这次有什么不同吗?每次主要崩盘都有特定的特征,感觉是前所未有的。一些细节总是新的;但基础的行为和结构模式很少变化。
我应该根据崩盘信号来把握市场时机吗?关于市场时机策略的历史记录不佳。那些在过去一个世纪的主要下跌中保持完全投资的投资者通常表现优于那些试图进出市场的人,即使调整了下跌本身。
像1989年日本这样的世代崩盘呢?这是国际多样化的最有力论据。全球多样化的投资组合在结构上对任何单一国家的失落十年风险较小。

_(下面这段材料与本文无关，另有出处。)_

[config.mk]
export PLATFORM = sky130hd
export DESIGN_NAME = par_ser_conv_32
export DESIGN_NICKNAME = d
export VERILOG_FILES = /design/src/rtl/par_ser_conv_32.sv
export SDC_FILE = /design/constraint.sdc
export NUM_CORES = 1
export LEC_CHECK = 0
export ABC_AREA = 1
export CAP_MARGIN = 20
export CORE_MARGIN = 1
export CORE_UTILIZATION = 50
export CTS_CLUSTER_SIZE = 12
export DETAILED_ROUTE_END_ITERATION = 10
export GPL_ROUTABILITY_DRIVEN = 0
export PLACE_DENSITY_LB_ADDON = 0.08
export SYNTH_ARGS = -nofsm -noshare
export SYNTH_HDL_FRONTEND = slang
export SYNTH_SLANG_ARGS = --single-unit
[constraint.sdc]
create_clock -name clk -period 2.1 [get_ports clk]
set_input_delay 0.42 -clock clk [delete_from_list [all_inputs] [get_ports clk]]
set_output_delay 0.42 -clock clk [all_outputs]
set_load 0.02 [all_outputs]
[src/rtl/par_ser_conv_32.sv]
// -----------------------------------------------------------------------------
// par_ser_conv_32
//
// Parallel-to-serial converter: the transmit end of the single-bit serial link.
// A WIDTH-bit word is taken through a ready/load handshake and shifted out one
// bit per clock, LSB first, with a bit-valid strobe. o_ser_out/o_ser_valid feed
// the data/enable inputs of the 32-bit serial-to-parallel converter. Words may
// stream back to back with no idle gap.
//
// State table:
//   S_IDLE  | no word in flight; ready high, ser_valid low, registers held
//   S_SHIFT | word in flight; cnt is the index of the bit now on o_ser_out
//
// Ports:
//   clk          in   1      clock, rising edge
//   rst          in   1      asynchronous active-high reset
//   i_data_in    in   WIDTH  parallel word, sampled only on an accepted load
//   i_load       in   1      word-valid request from the producer
//   o_ready      out  1      a load this cycle will be accepted
//   o_ser_out    out  1      serial bit (shift register bit 0)
//   o_ser_valid  out  1      o_ser_out carries a valid bit this cycle
//   o_last       out  1      the current valid bit is bit WIDTH-1 of the word
// -----------------------------------------------------------------------------
module par_ser_conv_32 #(
    parameter int WIDTH = 32,
    parameter int CNT_W = 5
) (
    input  logic             clk,
    input  logic             rst,
    input  logic [WIDTH-1:0] i_data_in,
    input  logic             i_load,
    output logic             o_ready,
    output logic             o_ser_out,
    output logic             o_ser_valid,
    output logic             o_last
);

    typedef enum logic {
        S_IDLE  = 1'b0,
        S_SHIFT = 1'b1
    } state_t;

    localparam logic [CNT_W-1:0] CNT_LAST = CNT_W'(WIDTH - 1);

    state_t             r_state;
    logic [WIDTH-1:0]   r_shreg;
    logic [CNT_W-1:0]   r_cnt;

    logic               w_cnt_last;
    logic               w_accept;

    assign w_cnt_last = (r_cnt == CNT_LAST);

    // Outputs are decoded straight from registers so the handshake is not
    // pipelined: ready during the last bit lets the next word follow seamlessly.
    assign o_ser_valid = (r_state == S_SHIFT);
    assign o_ready     = (r_state == S_IDLE) || ((r_state == S_SHIFT) && w_cnt_last);
    assign o_last      = o_ser_valid && w_cnt_last;
    assign o_ser_out   = r_shreg[0];

    assign w_accept    = i_load && o_ready;

    always_ff @(posedge clk or posedge rst) begin
        if (rst) begin
            r_state <= S_IDLE;
            r_shreg <= '0;
            r_cnt   <= '0;
        end else begin
            case (r_state)
                S_IDLE: begin
                    if (w_accept) begin
                        r_shreg <= i_data_in;
                        r_cnt   <= '0;
                        r_state <= S_SHIFT;
                    end
                end

                S_SHIFT: begin
                    if (!w_cnt_last) begin
                        // Mid-word: load is ignored, nothing is queued.
                        r_shreg <= {1'b0, r_shreg[WIDTH-1:1]};
                        r_cnt   <= r_cnt + CNT_W'(1);
                    end else if (w_accept) begin
                        r_shreg <= i_data_in;
                        r_cnt   <= '0;
                        r_state <= S_SHIFT;
                    end else begin
                        // Final shift empties the register so ser_out idles at 0.
                        r_shreg <= {1'b0, r_shreg[WIDTH-1:1]};
                        r_cnt   <= '0;
                        r_state <= S_IDLE;
                    end
                end

                default: begin
                    r_state <= S_IDLE;
                    r_shreg <= '0;
                    r_cnt   <= '0;
                end
            endcase
        end
    end

endmodule

Word-level counts from Yosys, hierarchy flattened
Index checks and enable logic that the tools add are counted.
{"block": "word_totals", "regBits": 38, "input_bits": 35, "output_inout_bits": 4, "wordCells": 20}
{"block": "classes", "addsub": 1, "n_eq_ne": 2, "muxes": 10, "bitwise_logic": 1, "reduce_logical": 3}
{"cell": "$mux W32", "count": 3}
{"cell": "$pmux W32 S2", "count": 1}
{"cell": "$mux W5", "count": 2}
{"cell": "$pmux W5 S2", "count": 1}
{"cell": "$add A5 B1 Y5 const B", "count": 1}
{"cell": "$eq A5 B5 Y1 const B", "count": 1}
{"cell": "$logic_and A1 B1 Y1", "count": 2}
{"cell": "$mux W1", "count": 2}
{"cell": "$ne A2 B2 Y1 const B", "count": 1}
{"cell": "$pmux W1 S2", "count": 1}
{"cell": "$logic_or A1 B1 Y1", "count": 1}
{"cell": "$not A1 Y1", "count": 1}

Longest topological paths before layout
{"block": "logic_depth", "depth_word": 7, "ltp_mapped": 11, "ltp_nobuf": 10}

Worst setup path before layout
No wires, ideal clock.
{"block": "synth_path", "path_type": "flip-flop to output port", "startpoint": "register r_cnt[0]", "endpoint": "output port o_ready", "arrival_ps": 1347, "required_ps": 1680, "slack_ps": 333, "path_stages_with_launch": 9, "cell_sequence": "dfrtp_1 ha_1 nand2_1 nor2_1 ha_1 inv_1 nand2_1 buf_6 buf_4"}
{"block": "synth_between", "elab_chain_len": 3}
{"item": "from (decl)", "line": "47", "source": "logic [CNT_W-1:0] r_cnt;"}
{"item": "from (signal assigned)", "line": "82", "source": "r_cnt <= r_cnt + CNT_W'(1);"}
{"item": "$eq A5 B5 Y1", "line": "52", "source": "assign w_cnt_last = (r_cnt == CNT_LAST);"}
{"item": "$logic_and A1 B1 Y1", "line": "57", "source": "assign o_ready = (r_state == S_IDLE) || ((r_state == S_SHIFT) && w_cnt_last);"}
{"item": "$logic_or A1 B1 Y1", "line": "57"}
{"item": "to (decl)", "line": "32", "source": "output logic o_ready,"}
No other way between the ends.

Worst setup path after layout
{"block": "layout_path", "startpoint": "register r_state, in the netlist o_ser_valid", "endpoint": "output port o_ser_valid"}
{"item": "from (decl)", "line": "45", "source": "state_t r_state;"}
{"item": "from (signal assigned)", "line": "65", "source": "r_state <= S_IDLE;"}
{"item": "from (signal assigned)", "line": "74", "source": "r_state <= S_SHIFT;"}
{"item": "from (signal assigned)", "line": "86", "source": "r_state <= S_SHIFT;"}
{"item": "to (decl)", "line": "34", "source": "output logic o_ser_valid,"}
No word-level cell between the ends.

==> Implementation_results.wiki <==
{| class="wikitable"
! Metric !! Value
|-
| Fin util || 0.6598
|-
| Max Buffers Root-to-Sink || 2
|-
| Hold crit path type || reg2reg
|-
| Worst min-delay path startpoint || r_shreg[17]
|-
| Run status || finished, final reports clean
|-
| Quantity of I/O buffers inserted on ports || 38
|-
| Die Height || 64.08 µm
|-
| TritonCTS Buffers || 5
|-
| Time the final worst path needs with I/O delays and setup || 1958 ps
|-
| Number of placed I/O pins || 39
|-
| Number of diodes || 0
|-
| Distinct cell type count of the synthesized netlist || 18
|-
| Crit path launch type || flip-flop
|-
| Netlist Area Pre-Place || 1927 µm²
|-
| Number of global-route vias before repair || 1,582
|-
| Endpoint of the worst register-to-register path || r_shreg[8]
|-
| Final setup violation count || 0
|-
| Maximum clock skew at final layout || 7.969 ps
|-
| Post-layout net count || 320
|-
| Pwr dens || 1116 nW/µm²
|-
| FF-to-FF Start || r_cnt[1]
|-
| CP arrival || 1540 ps
|-
| Number of maximum-capacitance constraint violations || 0
|-
| Category of the critical setup timing path || reg2out
|-
| Setup Total Neg Slack || 0 ps
|-
| Critical Path End Type || output pin
|-
| Commonest cells after routing, fill and taps aside || sky130_fd_sc_hd__nand2_1, sky130_fd_sc_hd__dfrtp_1, sky130_fd_sc_hd__clkdlybuf4s50_1
|-
| Pin count of the biggest net entering global routing || 39
|-
| Average size of a mapped cell || 7.962 µm²
|-
| Most common library cell in the layout ignoring fill and taps || sky130_fd_sc_hd__nand2_1
|-
| Critical Path Sink || o_ser_valid
|-
| Number of instances in the synthesized netlist || 242
|-
| Peak fanout along the critical path || 7
|-
| CP startpoint || o_ser_valid
|-
| Largest vdd supply drop || 0.6360 mV
|-
| Number of storage elements in the synthesis netlist || 38
|-
| Number of hold violations in the final report || 0
|-
| Worst-skew pair later-pin latency || 290 ps
|-
| Fraction of the yosys area taken by sequential cells || 0.4935
|-
| Share of the clock period used by the worst path || 0.9324
|-
| Area of the die || 4106 µm²
|-
| Sum of overflow across all layers after global routing || 0
|-
| Placeable core region || 3689 µm²
|-
| Maximum clock rate || 0.5107 GHz
|-
| CTS tree || built
|-
| CTS root buffer || sky130_fd_sc_hd__clkbuf_8
|-
| Total vias in the final route || 1,681
|-
| Initial DRC Count || 115
|-
| Setup repair after global routing missed its margin || no
|-
| Yosys warnings || 0
|-
| Post-detailed-routing wire length || 3972 µm
|-
| Level count of the clock H-tree || 2
|-
| Number of buffers added for setup after CTS || 0
|-
| Ratio of cells with drive above 1 in the final layout || 0.08451
|-
| Antenna violations before repair || 0
|-
| Transition time at the pin with the least slew margin || 484.5 ps
|-
| Layout fillers || 342
|-
| Minimum setup slack among reg-to-reg paths || 190 ps
|-
| First-pass GRT wire length || 6941 µm
|-
| Initial Util || 0.5224
|-
| Cells along the critical path || buf_4, clkdlybuf4s50_1
|-
| Antenna-violating nets left || 0
|-
| Critical Path Max Stage Delay || 600 ps
|-
| GRT Resource Usage Total || 0.2204
|-
| Chip width || 64.08 µm
|-
| Max stage delay cell, worst path || sky130_fd_sc_hd__clkdlybuf4s50_1
|-
| Clock Sinks || 38
|-
| Growth of design area from synthesis to finish || 26.30%
|-
| Clock slew at reported path FFs || 70 ps
|-
| Estimated wirelength of the detail-placed design || 2661 µm
|-
| Std cell rows || 22
|-
| Path depth of the worst reg2reg path || 11
|-
| Max Transition Viols Final || 0
|-
| Overall power after layout || 2716 µW
|-
| Pre-antenna DRT Iters || 4
|-
| Via density || 5.063
|-
| Remaining design rule violation count || 0
|-
| Leakage power total || 0.001245 µW
|-
| Required time of the worst setup path || 1680 ps
|-
| Routed length per instance || 11.96 µm
|-
| Synthesized net count || 279
|-
| Slew margin rel. || 0.6770
|-
| Number of buffers inserted by hold repair at cts || 0
|}
-- final cells by class --
class | instances | area, µm² | share of cell area
Sequential cell | 38 | 950.9 | 0.3907
Multi-Input combinational cell | 184 | 844.6 | 0.3470
Timing Repair Buffer | 48 | 445.4 | 0.1830
Clock buffer | 8 | 110.1 | 0.04524
Tap cell | 48 | 60.06 | 0.02468
Inverter | 6 | 22.52 | 0.009255
-- layer usage --
metal  part of all wire  vias to the layer above  routed length, µm  global-route usage
met4              0.017                        0                 68             0.08523
met2               0.46                       36               1826              0.3551
li1                   -                      854                  -                   -
met1               0.48                      784               1915              0.2887
met3              0.041                        7                161             0.04821
met5                  0                        -                  0                   0
-- through the flow --
step	area [µm²]	std cells	hold WS [ps]	worst slack (ps)
finish	2434	332	479.5	142.0
global route	2434	332	501.2	14.85
CTS	2441	332	483.0	2.654
detailed placement	2333	324	464.7	70.38
global placement	2333	324	460.9	110.6
floorplan	1927	242	448.7	332.8
-- state kept, by name, summed over array words and instances (netlist names) --
register     flops
r_shreg         32
o_ser_valid      1
r_cnt            5
-- timing repair --
action / CTS / global route
endpoints found under the hold margin: 0 / 0
resized for setup: 2 / 4
setup endpoints to repair: 2 / 2
cloned: 0 / 0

下一个崩盘即将来临吗?没有人能可靠地知道。建立一个不需要特定预测的投资组合——通过多样化、适当的风险水平和书面计划——比试图预测市场顶部更有用。
关键要点
崩盘是股市的一个特征,而不是缺陷。每一次主要崩盘在当时都感觉是终结,最终都伴随着恢复和新的高点,尽管时间线从几个月到几十年不等。表现最佳的投资者不是那些预测崩盘的人,而是那些提前做好准备的人——适当的风险水平、书面计划、多样化的投资组合,以及在波动中保持持有的情感预承诺。本文仅供教育目的,不构成财务建议。过去的表现并不保证未来的结果,关于具体投资组合的决策应与合格的财务顾问共同制定。